Real-world evidence is only attainable with high-quality, real-world data. Our rigorous extract-transform-load (ETL) process normalizes data from our electronic health record (EHR) platform and maps it to our industry-standard common data model. After being brought into our data warehouse, it undergoes multiple cleaning and normalization processes to shape it into a well curated data warehouse. Both structured and unstructured data elements are included.
Our complete and expansive encounter data is augmented by real-time, intelligently delivered questions and instruments, and allows us to both extract and deliver tailored content at the point of care and beyond. Data linkages with external data sources such as health plan and claims data is available, depending on the need. Our goal is to provide a 360 degree view of patients as they journey with their chronic illness. Conjoined with patient reported outcome (PRO) data collected both in-office and out-of-office, we nimbly augment the data with just about anything that patients can tell us, embedded into routine practice. Our easily customizable electronic data capture (EDC) system gathers everything else, at the point of care. We are the only repository that also has exclusive access to the patient and physician via reported outcomes tools and customized questionnaires.

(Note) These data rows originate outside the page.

**src/rtl/nim_display_pkg.sv**
```systemverilog
// Shared types and constants for the LED-matrix frame scheduler.
package nim_display_pkg;

    // One colour plane: 8 columns (index 0 = left), each 8 rows with MSB = top row.
    typedef logic [0:7][7:0] col_image_t;

    localparam int unsigned NUM_COLS = 8;
    localparam logic [2:0]  LAST_COL = 3'd7;

    typedef enum logic [0:0] {
        S_IDLE,
        S_PENDING
    } sched_state_t;

endpackage

```
**src/rtl/rr_arbiter2.sv**
```systemverilog
// Two-requester round-robin arbiter; priority moves to the loser after each grant.
module rr_arbiter2 (
    input  logic       clk,
    input  logic       rst,
    input  logic [1:0] req,
    input  logic       en,
    output logic [1:0] gnt
);

    // prio_q names the requester that wins a tie (0 = requester 0)
    logic prio_q;
    logic prio_d;

    // Grant decode: a single requester always wins, a tie goes to prio_q
    always_comb begin
        gnt = 2'b00;
        if (en) begin
            case (req)
                2'b01:   gnt = 2'b01;
                2'b10:   gnt = 2'b10;
                2'b11:   gnt = prio_q ? 2'b10 : 2'b01;
                default: gnt = 2'b00;
            endcase
        end
    end

    // After a grant, the other requester wins the next tie
    always_comb begin
        prio_d = prio_q;
        if (|gnt) begin
            prio_d = gnt[0];
        end
    end

    // Priority register
    always_ff @(posedge clk) begin
        if (rst) begin
            prio_q <= 1'b0;
        end else begin
            prio_q <= prio_d;
        end
    end

endmodule

```
**src/rtl/display_frame_scheduler.sv**
```systemverilog
// Double-buffered 8x8 RGB image: writers edit the back buffer, and a commit copies it
// to the displayed front buffer only on a display frame boundary (column 7 -> 0).
module display_frame_scheduler
    import nim_display_pkg::*;
#(
    parameter int unsigned NUM_WR = 2,
    parameter int unsigned CNT_W  = 8
) (
    input  logic                         clk,
    input  logic                         rst,
    input  logic [NUM_WR-1:0]            wr_valid,
    output logic [NUM_WR-1:0]            wr_ready,
    input  logic [NUM_WR-1:0][2:0]       wr_col,
    input  logic [NUM_WR-1:0][7:0]       wr_red,
    input  logic [NUM_WR-1:0][7:0]       wr_green,
    input  logic [NUM_WR-1:0][7:0]       wr_blue,
    input  logic                         clear_req,
    input  logic                         commit_req,
    output logic                         commit_busy,
    output logic                         commit_done,
    output logic [CNT_W-1:0]             commit_count,
    input  logic [2:0]                   col_num,
    output col_image_t                   image_red,
    output col_image_t                   image_green,
    output col_image_t                   image_blue
);

    sched_state_t state_q, state_d;

    logic [2:0]   col_prev_q;
    logic         boundary;

    logic         arb_en;
    logic         clear_accept;
    logic         copy_front;
    logic [1:0]   gnt;
    logic         wr_sel;

    col_image_t   back_red_q, back_green_q, back_blue_q;
    col_image_t   back_red_d, back_green_d, back_blue_d;
    col_image_t   front_red_q, front_green_q, front_blue_q;
    col_image_t   front_red_d, front_green_d, front_blue_d;

    logic         done_q;
    logic [CNT_W-1:0] count_q, count_d;

    assign boundary = (col_prev_q == LAST_COL) && (col_num == 3'd0);

    rr_arbiter2 u_arb (
        .clk (clk),
        .rst (rst),
        .req (wr_valid),
        .en  (arb_en),
        .gnt (gnt)
    );

    // State register
    always_ff @(posedge clk) begin
        if (rst) begin
            state_q <= S_IDLE;
        end else begin
            state_q <= state_d;
        end
    end

    // Next state: IDLE waits for a commit request, PENDING waits for the frame boundary
    always_comb begin
        state_d = state_q;
        unique case (state_q)
            S_IDLE: begin
                if (commit_req) begin
                    state_d = S_PENDING;
                end
            end
            S_PENDING: begin
                if (boundary) begin
                    state_d = S_IDLE;
                end
            end
            default: state_d = S_IDLE;
        endcase
    end

    // FSM outputs: writes and clear only in IDLE, clear masks both writers
    always_comb begin
        commit_busy  = (state_q == S_PENDING);
        arb_en       = (state_q == S_IDLE) && !clear_req;
        clear_accept = (state_q == S_IDLE) && clear_req;
        copy_front   = (state_q == S_PENDING) && boundary;
    end

    assign wr_ready = gnt;
    assign wr_sel   = gnt[1];

    // Back buffer next state: clear wins over a write; a write replaces a whole column
    always_comb begin
        back_red_d   = back_red_q;
        back_green_d = back_green_q;
        back_blue_d  = back_blue_q;
        if (clear_accept) begin
            back_red_d   = '0;
            back_green_d = '0;
            back_blue_d  = '0;
        end else if (|gnt) begin
            back_red_d[wr_col[wr_sel]]   = wr_red[wr_sel];
            back_green_d[wr_col[wr_sel]] = wr_green[wr_sel];
            back_blue_d[wr_col[wr_sel]]  = wr_blue[wr_sel];
        end
    end

    // Front buffer and commit counter change only on the boundary edge of a pending commit
    always_comb begin
        front_red_d   = front_red_q;
        front_green_d = front_green_q;
        front_blue_d  = front_blue_q;
        count_d       = count_q;
        if (copy_front) begin
            front_red_d   = back_red_q;
            front_green_d = back_green_q;
            front_blue_d  = back_blue_q;
            count_d       = count_q + CNT_W'(1);
        end
    end

    // Datapath registers; reset also abandons any pending commit
    always_ff @(posedge clk) begin
        if (rst) begin
            col_prev_q    <= 3'd0;
            back_red_q    <= '0;
            back_green_q  <= '0;
            back_blue_q   <= '0;
            front_red_q   <= '0;
            front_green_q <= '0;
            front_blue_q  <= '0;
            done_q        <= 1'b0;
            count_q       <= '0;
        end else begin
            col_prev_q    <= col_num;
            back_red_q    <= back_red_d;
            back_green_q  <= back_green_d;
            back_blue_q   <= back_blue_d;
            front_red_q   <= front_red_d;
            front_green_q <= front_green_d;
            front_blue_q  <= front_blue_d;
            done_q        <= copy_front;
            count_q       <= count_d;
        end
    end

    assign commit_done  = done_q;
    assign commit_count = count_q;
    assign image_red    = front_red_q;
    assign image_green  = front_green_q;
    assign image_blue   = front_blue_q;

endmodule

```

We have the world’s largest real-world, real-time prospective rheumatology data repository, which lives securely on Amazon Web Services (AWS) servers. Our comprehensive data and analytics platform simultaneously aggregate information from a myriad of sources. Our platform also includes a database of more than 1 million active patients and is integrated by additional software, tools, and intelligent analytics that are linked to meaningful data elements within the Illumination Health Platform to deliver actionable insights and new scientific knowledge.
Unique Data Points
Making Data Useful
Once data is collected, it is made unified and usable as if from a single source. The tagging engine digitizes all attributes of the patient such as demographics, meds, indications. Providers are tagged based on their patients, prescription history, and treated diseases. We can also tokenize with our PII and link to any 3rd party data source (e.g. external EDC system, PCORnet, a biomarker dataset. The PCORnet Common Data Model (CDM) is a key component of the PCORnet Distributed Research Network (DRN) infrastructure. PCORnet developed the PCORnet DRN to be a “functional distributed research network that facilitates multi-site patient-centered research across the Clinical Research Networks (CRNs) and other interested contributors. The distributed network will enable the conduct of observational research and clinical trials while allowing each participating organization to maintain physical and operational control over its data.”1
Making Data Visual
The Visualizer allows providers to observe and engage with their data and activity in real time. For research and quality improvement purposes, this system captures data from all platforms and displays the results via digital on-line dashboards based on the clients’ requirements. It includes activity tracking, as well as cohort detail through the engagement and deidentifies the data, as appropriate.
Analyzing The Data
What makes our analytics team unique is our access to the network of physicians creating the data. Most data networks consist of a look-don’t-touch approach to data. Because our data comes directly from the clinical record, in its native state, we have one of the most complete inflammatory data sets available. Additionally, if your research project requirs unique data elements, they can be deployed and successfully captured immediately. PROS can be deployed into the patient experience such that the very next patient to complete their onboarding process receives the new requirement to complete.
Transforming Outcomes with
The platform captures all financial and clinical elements (structured and unstructured), diagnoses, problem lists, current and past medications, lab results, biometric data, health care claims, past and future scheduled visit information, and patient-generated data, including patient reported outcomes (PROs) comprised of 14 Clinical Algorithms. They are living, breathing workflows that provide decision support and creating rheumatology-specific intelligence. We automate these patient care workflows and provide meaningful education and insights to advance the patient journey and outcomes. The platform was built to be system agnostic, allowing it to intake data from any source providing us the entire patient record, rather than just claims or QPP data. By leveraging this data as a whole, we can course correct patients to the path of best outcome.